Ruben Trapero received his Ph.D. from Universidad Politécnica of Madrid and was an assistant professor at Universidad Carlos III of Madrid. Since 2014 he is a lead researcher at the Technische Universität of Darmstadt, Germany. His research interests include privacy, identity management, cloud security and service engineering.

Jolanda Modic received her Ph.D. in 2014 from the Faculty of Mathematics and Physics, University of Ljubljana. She is currently a researcher at XLAB, Ljubljana, Slovenia, and is focused on automated SLA management frameworks, and evaluating, monitoring, and enforcing security in cloud environments.

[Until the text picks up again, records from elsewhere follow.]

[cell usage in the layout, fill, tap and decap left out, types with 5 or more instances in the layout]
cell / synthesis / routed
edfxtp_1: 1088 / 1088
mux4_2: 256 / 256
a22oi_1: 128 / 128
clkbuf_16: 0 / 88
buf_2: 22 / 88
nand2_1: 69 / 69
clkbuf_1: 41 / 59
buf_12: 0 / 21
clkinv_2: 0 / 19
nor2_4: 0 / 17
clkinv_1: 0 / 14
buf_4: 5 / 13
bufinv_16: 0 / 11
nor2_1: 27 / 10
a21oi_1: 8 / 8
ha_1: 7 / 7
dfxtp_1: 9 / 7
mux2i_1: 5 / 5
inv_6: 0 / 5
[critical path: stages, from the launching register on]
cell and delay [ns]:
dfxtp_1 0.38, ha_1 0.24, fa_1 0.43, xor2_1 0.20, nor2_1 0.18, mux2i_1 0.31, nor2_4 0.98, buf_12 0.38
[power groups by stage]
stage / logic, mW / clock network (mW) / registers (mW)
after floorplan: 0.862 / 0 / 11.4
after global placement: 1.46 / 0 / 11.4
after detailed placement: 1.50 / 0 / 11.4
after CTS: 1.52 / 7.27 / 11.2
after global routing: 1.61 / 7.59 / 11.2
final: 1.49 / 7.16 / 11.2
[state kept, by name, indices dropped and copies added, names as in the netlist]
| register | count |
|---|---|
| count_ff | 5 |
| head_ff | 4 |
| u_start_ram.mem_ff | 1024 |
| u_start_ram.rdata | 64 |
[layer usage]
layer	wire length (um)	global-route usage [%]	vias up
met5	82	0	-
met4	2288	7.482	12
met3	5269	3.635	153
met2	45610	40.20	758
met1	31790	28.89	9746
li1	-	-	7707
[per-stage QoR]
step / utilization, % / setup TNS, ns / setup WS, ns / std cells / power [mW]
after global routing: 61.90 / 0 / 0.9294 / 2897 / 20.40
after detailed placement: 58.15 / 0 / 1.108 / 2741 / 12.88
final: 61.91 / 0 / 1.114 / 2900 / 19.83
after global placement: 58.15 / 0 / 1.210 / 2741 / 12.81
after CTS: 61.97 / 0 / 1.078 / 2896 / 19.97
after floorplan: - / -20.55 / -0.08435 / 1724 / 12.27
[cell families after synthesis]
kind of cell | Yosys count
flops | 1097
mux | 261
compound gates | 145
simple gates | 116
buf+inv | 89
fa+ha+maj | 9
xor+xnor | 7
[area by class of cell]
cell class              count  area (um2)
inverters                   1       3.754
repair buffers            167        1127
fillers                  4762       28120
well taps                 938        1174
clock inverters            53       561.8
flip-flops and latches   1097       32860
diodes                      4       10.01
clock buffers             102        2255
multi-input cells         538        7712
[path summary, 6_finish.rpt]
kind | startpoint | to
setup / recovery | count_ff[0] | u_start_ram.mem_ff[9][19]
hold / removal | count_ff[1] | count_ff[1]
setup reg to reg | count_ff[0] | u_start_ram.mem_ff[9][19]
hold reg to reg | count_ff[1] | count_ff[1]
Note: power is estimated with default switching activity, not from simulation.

Miha Stopar received his B.Sc. in 2007 from the Faculty of Mathematics and Physics, University of Ljubljana. He is currently a researcher and a software developer at XLAB, Ljubljana, Slovenia. His research interests include cloud computing, machine learning, and applied cryptography.

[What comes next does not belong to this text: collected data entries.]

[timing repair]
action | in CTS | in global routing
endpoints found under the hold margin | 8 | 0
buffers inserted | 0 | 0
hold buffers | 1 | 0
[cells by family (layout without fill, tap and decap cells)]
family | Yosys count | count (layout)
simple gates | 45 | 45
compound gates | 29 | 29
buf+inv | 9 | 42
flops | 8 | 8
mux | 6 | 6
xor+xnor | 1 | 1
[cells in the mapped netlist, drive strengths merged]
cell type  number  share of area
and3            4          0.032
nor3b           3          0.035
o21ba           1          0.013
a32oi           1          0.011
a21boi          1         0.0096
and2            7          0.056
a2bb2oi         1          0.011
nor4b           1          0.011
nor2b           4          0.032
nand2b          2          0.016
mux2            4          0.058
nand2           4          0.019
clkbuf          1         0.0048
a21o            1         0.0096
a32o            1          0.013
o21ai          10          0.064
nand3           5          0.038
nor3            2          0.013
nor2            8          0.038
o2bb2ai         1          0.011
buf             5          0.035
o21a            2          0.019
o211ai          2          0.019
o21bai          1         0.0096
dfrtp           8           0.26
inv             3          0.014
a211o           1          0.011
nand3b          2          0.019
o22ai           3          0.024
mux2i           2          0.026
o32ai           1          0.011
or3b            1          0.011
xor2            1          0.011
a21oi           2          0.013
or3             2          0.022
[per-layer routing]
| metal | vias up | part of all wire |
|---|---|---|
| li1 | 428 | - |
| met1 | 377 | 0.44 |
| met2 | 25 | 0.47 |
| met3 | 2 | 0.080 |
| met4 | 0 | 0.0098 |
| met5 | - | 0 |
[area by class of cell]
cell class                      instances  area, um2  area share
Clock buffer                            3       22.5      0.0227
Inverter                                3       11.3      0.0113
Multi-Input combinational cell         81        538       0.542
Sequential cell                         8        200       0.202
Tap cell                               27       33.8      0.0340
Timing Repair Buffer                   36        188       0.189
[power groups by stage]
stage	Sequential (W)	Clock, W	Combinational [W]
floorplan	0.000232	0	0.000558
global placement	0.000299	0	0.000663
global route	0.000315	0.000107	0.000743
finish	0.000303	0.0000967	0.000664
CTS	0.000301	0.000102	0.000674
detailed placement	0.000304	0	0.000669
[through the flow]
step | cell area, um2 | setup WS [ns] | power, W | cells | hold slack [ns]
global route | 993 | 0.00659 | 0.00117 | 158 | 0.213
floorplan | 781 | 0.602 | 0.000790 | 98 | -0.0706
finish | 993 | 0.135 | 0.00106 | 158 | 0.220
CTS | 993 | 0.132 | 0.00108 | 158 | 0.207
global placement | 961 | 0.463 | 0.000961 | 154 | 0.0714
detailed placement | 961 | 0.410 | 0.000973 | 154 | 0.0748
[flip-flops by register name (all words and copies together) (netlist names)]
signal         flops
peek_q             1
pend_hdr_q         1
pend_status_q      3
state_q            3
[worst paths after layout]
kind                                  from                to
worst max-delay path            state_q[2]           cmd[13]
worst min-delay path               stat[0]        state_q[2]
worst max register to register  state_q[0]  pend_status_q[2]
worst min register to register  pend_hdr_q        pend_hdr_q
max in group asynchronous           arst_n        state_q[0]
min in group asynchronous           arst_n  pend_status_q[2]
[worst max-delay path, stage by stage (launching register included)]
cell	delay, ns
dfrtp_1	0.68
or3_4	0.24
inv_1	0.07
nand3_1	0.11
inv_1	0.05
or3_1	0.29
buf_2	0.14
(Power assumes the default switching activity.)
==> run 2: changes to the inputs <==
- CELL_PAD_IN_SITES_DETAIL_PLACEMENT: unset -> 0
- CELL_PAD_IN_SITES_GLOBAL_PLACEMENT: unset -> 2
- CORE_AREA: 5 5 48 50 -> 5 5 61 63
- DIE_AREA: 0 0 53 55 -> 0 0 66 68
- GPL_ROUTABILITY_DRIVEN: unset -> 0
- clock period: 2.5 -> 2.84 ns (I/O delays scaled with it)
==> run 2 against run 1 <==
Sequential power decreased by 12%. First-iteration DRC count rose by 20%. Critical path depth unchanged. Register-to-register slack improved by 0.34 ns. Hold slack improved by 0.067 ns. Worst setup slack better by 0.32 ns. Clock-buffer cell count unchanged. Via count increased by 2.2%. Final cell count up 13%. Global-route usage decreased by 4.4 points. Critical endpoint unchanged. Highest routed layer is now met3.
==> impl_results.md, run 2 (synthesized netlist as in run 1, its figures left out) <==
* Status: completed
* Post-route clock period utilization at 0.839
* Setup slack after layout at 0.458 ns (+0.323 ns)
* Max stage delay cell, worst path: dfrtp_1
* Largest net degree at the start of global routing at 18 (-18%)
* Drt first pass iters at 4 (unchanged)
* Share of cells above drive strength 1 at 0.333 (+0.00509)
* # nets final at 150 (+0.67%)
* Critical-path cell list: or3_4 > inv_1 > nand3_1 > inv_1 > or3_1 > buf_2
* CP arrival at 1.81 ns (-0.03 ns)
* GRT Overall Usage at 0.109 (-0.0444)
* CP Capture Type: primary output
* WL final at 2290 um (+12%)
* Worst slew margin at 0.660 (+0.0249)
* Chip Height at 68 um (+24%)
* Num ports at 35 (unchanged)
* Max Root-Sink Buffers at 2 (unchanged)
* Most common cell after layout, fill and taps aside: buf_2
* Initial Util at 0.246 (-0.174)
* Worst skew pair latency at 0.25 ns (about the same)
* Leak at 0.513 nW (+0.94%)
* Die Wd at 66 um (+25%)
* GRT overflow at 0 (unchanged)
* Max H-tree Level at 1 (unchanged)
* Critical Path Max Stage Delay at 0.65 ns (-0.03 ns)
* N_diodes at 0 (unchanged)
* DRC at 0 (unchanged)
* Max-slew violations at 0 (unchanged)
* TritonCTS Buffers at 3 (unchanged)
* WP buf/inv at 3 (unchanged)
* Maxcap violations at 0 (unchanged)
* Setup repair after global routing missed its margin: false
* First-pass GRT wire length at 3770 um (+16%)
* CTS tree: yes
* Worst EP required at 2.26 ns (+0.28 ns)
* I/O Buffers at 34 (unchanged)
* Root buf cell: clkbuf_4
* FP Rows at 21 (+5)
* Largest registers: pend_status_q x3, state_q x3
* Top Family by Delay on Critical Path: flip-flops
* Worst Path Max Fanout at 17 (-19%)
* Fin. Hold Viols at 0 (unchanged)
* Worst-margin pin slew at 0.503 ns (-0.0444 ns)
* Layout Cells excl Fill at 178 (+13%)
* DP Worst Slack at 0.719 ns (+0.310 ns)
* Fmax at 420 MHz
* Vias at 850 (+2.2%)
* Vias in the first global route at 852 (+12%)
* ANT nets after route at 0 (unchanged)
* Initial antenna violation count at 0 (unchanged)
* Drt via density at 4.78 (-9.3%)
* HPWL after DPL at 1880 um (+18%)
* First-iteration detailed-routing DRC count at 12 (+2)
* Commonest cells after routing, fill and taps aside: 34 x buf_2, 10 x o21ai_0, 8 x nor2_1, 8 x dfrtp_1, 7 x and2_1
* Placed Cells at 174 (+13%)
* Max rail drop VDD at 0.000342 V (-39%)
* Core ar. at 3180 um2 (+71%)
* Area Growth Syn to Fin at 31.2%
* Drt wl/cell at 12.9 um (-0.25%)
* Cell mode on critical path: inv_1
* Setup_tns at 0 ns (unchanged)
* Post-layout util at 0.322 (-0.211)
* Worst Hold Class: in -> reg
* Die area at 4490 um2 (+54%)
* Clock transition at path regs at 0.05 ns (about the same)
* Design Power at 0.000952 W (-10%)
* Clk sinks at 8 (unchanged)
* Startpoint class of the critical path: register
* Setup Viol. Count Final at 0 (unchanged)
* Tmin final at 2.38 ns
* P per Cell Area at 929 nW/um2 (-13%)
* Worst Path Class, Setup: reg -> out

Ahmed Taha is currently a Ph.D. student at DEEDS group in the Department of Computer Science at Technische Universität of Darmstadt, Germany. His research interest includes Cloud security metrics, security assessment and quantification.

Neeraj Suri received his Ph.D. from the University of Massachusetts at Amherst and is a Chair Professor at the Technische Universität of Darmstadt, Germany. His research addresses the design, analysis, and assessment of trustworthy cloud services.